Court Ruling Paves the Way for Even More Tax Hikes in Overtaxed California

Tax hikes, especially in the state known for its extraordinarily heavy tax burden, should not be easily enacted. Yet the California Supreme Court has made the job much easier.

California law previously required a two-thirds majority for the passage of any tax hike introduced by government or by a voter initiative, thanks to Propositions 13 and 218. That important protection was stripped away on Aug. 28 when the court ruled 5-2 that voter initiatives need only a simple majority to raise taxes.

We can imagine the mental wheels that have been spinning in Sacramento and in the halls of local governments since the decision was handed down. Tax hikes that lawmakers have long wanted to enact but couldn’t because of the two-thirds requirement suddenly have greater possibility.

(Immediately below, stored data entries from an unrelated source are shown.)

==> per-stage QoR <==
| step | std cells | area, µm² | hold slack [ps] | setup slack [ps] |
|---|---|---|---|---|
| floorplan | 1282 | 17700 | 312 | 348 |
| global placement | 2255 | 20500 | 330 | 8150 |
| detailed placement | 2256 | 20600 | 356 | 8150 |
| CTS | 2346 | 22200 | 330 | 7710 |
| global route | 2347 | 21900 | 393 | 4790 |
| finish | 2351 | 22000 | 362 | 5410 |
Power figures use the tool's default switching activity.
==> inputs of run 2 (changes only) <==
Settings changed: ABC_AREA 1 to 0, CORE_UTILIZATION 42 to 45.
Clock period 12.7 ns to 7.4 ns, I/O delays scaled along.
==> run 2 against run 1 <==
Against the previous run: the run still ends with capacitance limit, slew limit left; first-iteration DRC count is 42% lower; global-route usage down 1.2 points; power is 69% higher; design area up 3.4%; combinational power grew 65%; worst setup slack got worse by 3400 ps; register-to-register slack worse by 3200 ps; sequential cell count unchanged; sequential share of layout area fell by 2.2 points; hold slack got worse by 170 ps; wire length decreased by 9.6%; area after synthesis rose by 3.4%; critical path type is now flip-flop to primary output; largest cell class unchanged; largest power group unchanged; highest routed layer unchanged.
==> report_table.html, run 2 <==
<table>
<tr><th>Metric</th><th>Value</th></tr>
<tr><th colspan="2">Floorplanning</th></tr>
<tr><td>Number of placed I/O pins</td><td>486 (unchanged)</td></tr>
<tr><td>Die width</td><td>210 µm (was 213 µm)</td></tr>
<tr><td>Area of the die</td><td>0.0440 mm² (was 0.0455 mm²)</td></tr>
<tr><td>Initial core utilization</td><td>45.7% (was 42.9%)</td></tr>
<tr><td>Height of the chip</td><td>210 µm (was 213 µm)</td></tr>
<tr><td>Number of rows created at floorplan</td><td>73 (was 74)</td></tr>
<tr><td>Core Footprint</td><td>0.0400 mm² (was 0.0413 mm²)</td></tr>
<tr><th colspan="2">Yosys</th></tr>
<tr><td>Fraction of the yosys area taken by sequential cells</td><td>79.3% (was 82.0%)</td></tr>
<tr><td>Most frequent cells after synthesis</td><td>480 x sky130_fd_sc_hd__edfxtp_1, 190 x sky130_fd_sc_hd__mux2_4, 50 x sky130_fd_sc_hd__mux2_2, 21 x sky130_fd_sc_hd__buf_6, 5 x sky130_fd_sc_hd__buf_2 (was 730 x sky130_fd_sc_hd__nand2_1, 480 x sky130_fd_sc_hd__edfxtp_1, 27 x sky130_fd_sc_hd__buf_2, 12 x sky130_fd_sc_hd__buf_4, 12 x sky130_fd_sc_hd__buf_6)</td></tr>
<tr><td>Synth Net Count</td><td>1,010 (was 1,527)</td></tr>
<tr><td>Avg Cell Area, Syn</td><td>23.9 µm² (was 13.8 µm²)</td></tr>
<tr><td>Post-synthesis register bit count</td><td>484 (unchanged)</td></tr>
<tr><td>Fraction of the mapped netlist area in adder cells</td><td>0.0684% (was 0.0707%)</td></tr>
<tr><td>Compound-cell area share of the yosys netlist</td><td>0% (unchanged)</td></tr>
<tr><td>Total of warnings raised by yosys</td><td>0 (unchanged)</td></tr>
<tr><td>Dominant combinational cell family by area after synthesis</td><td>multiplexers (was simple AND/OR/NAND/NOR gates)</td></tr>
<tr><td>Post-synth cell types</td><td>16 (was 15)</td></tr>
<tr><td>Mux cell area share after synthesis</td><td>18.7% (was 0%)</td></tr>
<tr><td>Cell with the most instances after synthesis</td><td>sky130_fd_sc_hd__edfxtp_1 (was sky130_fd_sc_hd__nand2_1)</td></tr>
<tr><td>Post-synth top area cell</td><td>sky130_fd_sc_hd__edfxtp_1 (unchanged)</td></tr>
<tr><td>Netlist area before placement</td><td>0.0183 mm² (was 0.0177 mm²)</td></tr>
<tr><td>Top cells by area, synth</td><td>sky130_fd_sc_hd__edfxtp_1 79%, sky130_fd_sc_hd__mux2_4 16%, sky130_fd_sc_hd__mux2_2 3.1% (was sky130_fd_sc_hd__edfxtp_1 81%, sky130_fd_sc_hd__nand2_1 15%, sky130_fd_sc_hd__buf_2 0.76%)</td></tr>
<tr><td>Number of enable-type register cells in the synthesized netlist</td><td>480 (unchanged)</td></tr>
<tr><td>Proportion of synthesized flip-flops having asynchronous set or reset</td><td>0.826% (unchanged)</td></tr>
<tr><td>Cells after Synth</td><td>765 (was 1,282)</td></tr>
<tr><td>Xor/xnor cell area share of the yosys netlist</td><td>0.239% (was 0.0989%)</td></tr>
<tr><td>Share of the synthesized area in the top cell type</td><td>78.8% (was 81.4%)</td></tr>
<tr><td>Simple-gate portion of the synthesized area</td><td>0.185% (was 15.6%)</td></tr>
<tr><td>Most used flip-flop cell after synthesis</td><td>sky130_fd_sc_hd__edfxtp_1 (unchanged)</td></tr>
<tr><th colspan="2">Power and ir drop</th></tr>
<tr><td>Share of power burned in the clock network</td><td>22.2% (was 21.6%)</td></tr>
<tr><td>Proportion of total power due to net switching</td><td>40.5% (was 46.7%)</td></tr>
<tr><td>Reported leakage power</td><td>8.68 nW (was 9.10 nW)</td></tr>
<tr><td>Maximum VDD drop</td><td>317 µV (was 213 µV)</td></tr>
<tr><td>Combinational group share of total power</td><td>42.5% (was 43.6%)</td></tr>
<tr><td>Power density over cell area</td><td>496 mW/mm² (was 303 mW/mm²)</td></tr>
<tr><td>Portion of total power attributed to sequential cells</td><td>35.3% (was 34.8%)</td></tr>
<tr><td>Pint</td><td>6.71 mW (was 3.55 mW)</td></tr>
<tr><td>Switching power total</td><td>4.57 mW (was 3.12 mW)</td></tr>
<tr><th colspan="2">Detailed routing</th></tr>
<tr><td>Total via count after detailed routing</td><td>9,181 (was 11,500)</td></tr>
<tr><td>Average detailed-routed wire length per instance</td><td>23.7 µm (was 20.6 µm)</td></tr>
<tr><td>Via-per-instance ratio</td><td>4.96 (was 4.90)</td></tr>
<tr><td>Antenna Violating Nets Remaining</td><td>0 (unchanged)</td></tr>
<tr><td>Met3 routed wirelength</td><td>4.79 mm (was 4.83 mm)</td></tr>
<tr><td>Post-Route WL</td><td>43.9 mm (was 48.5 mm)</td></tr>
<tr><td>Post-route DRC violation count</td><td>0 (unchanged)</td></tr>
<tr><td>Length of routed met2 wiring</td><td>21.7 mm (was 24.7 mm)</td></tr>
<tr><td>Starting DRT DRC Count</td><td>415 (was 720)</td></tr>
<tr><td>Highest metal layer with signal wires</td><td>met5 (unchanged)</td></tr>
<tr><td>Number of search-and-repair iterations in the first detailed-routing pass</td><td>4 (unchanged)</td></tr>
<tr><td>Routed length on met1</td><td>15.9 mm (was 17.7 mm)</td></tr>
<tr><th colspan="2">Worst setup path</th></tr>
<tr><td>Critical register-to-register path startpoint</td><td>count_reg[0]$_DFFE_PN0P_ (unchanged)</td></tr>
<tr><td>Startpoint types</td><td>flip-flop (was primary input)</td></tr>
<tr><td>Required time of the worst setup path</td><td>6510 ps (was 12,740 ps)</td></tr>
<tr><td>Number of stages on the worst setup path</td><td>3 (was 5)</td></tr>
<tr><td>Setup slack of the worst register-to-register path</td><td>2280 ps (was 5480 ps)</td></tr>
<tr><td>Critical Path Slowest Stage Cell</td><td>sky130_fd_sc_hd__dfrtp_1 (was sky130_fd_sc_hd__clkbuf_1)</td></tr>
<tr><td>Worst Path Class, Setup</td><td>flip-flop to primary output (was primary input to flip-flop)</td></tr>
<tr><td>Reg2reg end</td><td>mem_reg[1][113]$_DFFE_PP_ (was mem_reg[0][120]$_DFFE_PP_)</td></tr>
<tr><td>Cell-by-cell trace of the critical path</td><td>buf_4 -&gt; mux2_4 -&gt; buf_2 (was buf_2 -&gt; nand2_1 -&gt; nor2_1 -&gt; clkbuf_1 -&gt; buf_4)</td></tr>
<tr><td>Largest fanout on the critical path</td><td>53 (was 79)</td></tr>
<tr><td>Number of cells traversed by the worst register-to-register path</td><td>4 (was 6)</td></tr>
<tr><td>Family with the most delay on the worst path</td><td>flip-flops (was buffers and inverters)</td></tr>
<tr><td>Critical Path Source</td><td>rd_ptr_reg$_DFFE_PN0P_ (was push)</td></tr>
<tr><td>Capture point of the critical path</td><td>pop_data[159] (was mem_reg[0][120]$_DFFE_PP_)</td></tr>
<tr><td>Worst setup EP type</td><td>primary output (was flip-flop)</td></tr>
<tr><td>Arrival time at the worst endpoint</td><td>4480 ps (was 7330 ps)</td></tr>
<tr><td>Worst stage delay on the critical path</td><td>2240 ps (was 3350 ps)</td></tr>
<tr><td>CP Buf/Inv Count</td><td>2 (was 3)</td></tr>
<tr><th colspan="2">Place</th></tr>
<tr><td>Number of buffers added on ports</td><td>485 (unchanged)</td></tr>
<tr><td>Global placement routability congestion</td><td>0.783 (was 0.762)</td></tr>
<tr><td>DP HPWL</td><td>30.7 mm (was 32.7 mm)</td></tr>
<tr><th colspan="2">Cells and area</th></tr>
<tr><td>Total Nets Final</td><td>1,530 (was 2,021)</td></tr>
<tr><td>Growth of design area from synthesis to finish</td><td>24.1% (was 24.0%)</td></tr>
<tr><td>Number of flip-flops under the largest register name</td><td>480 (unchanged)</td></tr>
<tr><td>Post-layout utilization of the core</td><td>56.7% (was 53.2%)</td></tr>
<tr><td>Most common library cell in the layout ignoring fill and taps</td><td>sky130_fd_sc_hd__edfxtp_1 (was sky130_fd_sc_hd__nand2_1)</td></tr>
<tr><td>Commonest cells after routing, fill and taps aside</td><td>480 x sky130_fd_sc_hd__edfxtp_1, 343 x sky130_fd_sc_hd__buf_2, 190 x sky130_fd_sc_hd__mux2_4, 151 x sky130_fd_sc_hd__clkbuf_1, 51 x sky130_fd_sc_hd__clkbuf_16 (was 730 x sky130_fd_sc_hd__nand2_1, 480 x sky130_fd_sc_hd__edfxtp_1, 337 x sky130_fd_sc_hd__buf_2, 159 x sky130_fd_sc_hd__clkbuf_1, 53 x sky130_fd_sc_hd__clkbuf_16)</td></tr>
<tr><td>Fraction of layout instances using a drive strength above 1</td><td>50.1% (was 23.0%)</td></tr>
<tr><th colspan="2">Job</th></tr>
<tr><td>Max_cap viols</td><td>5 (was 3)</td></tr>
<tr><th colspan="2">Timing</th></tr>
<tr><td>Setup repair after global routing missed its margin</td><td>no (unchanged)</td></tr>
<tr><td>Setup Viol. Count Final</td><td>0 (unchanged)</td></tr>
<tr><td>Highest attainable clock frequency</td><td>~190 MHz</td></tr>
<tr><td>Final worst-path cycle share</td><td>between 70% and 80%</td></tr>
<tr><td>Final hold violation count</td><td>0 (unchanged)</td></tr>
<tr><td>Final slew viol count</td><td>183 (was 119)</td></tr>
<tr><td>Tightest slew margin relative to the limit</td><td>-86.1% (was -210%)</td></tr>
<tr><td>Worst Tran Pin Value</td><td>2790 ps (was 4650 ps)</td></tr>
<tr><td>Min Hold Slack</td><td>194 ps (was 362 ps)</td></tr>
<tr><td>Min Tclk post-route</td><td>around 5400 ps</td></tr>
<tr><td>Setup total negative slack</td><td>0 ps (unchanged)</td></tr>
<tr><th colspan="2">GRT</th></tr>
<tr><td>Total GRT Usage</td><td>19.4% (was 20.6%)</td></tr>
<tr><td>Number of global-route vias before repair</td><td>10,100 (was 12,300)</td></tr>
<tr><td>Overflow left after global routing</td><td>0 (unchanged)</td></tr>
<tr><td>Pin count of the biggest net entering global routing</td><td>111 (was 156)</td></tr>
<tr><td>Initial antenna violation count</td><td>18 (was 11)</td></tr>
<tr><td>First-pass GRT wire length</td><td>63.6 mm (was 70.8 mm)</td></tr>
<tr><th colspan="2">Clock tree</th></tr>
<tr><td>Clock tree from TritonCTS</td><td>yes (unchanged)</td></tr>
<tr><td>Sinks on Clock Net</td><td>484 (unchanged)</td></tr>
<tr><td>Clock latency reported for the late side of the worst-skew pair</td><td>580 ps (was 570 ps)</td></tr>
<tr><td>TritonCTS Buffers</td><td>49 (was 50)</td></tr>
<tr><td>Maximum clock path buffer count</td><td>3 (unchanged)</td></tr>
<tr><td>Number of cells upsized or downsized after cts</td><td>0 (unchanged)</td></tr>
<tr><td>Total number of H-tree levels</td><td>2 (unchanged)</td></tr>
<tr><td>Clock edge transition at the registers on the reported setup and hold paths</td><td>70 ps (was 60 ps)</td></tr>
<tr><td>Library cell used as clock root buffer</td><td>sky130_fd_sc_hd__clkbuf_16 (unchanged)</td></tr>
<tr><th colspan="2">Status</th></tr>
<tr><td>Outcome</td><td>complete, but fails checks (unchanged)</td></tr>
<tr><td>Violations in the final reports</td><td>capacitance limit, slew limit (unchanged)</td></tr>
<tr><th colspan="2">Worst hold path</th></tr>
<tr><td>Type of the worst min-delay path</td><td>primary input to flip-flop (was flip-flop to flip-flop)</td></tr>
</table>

While the court’s ruling did not directly lower the bar for governments to raise taxes, it did in fact do just that. Jon Coupal, president of the Howard Jarvis Taxpayers Association, says now “public agencies could easily deny taxpayers their rights by colluding with outside interests to propose taxes in the form of an initiative, then submitting a tax under a lower-vote threshold than that currently mandated by the constitution.”

Assemblywoman Catharine Baker (R-San Ramon) said that “this ruling empowers special interest groups who want your money for pet projects to do an end-around on taxpayer protections.”

Don’t think this won’t happen. Reason Foundation’s Scott Shackford notes that “‘citizen’ initiatives that increase taxes or introduce fees are frequently introduced and pushed by those who would stand to benefit from the revenue that’s brought in.” Those who “stand to benefit” include public employee union groups that would employ “this mechanism to try to raise taxes and fees to fund their growing pension debt.”

Taxes are already difficult in this state. Research from the California Taxpayers Association says that this state has the highest sales tax in the nation, the highest personal income tax in the nation, the seventh-highest gasoline tax, the highest corporate tax in the western U.S., and property taxes that are the 22nd highest in the country despite the limitations placed on them by Prop 13. Now the almost unimaginable is possible — the burden can become even more extreme.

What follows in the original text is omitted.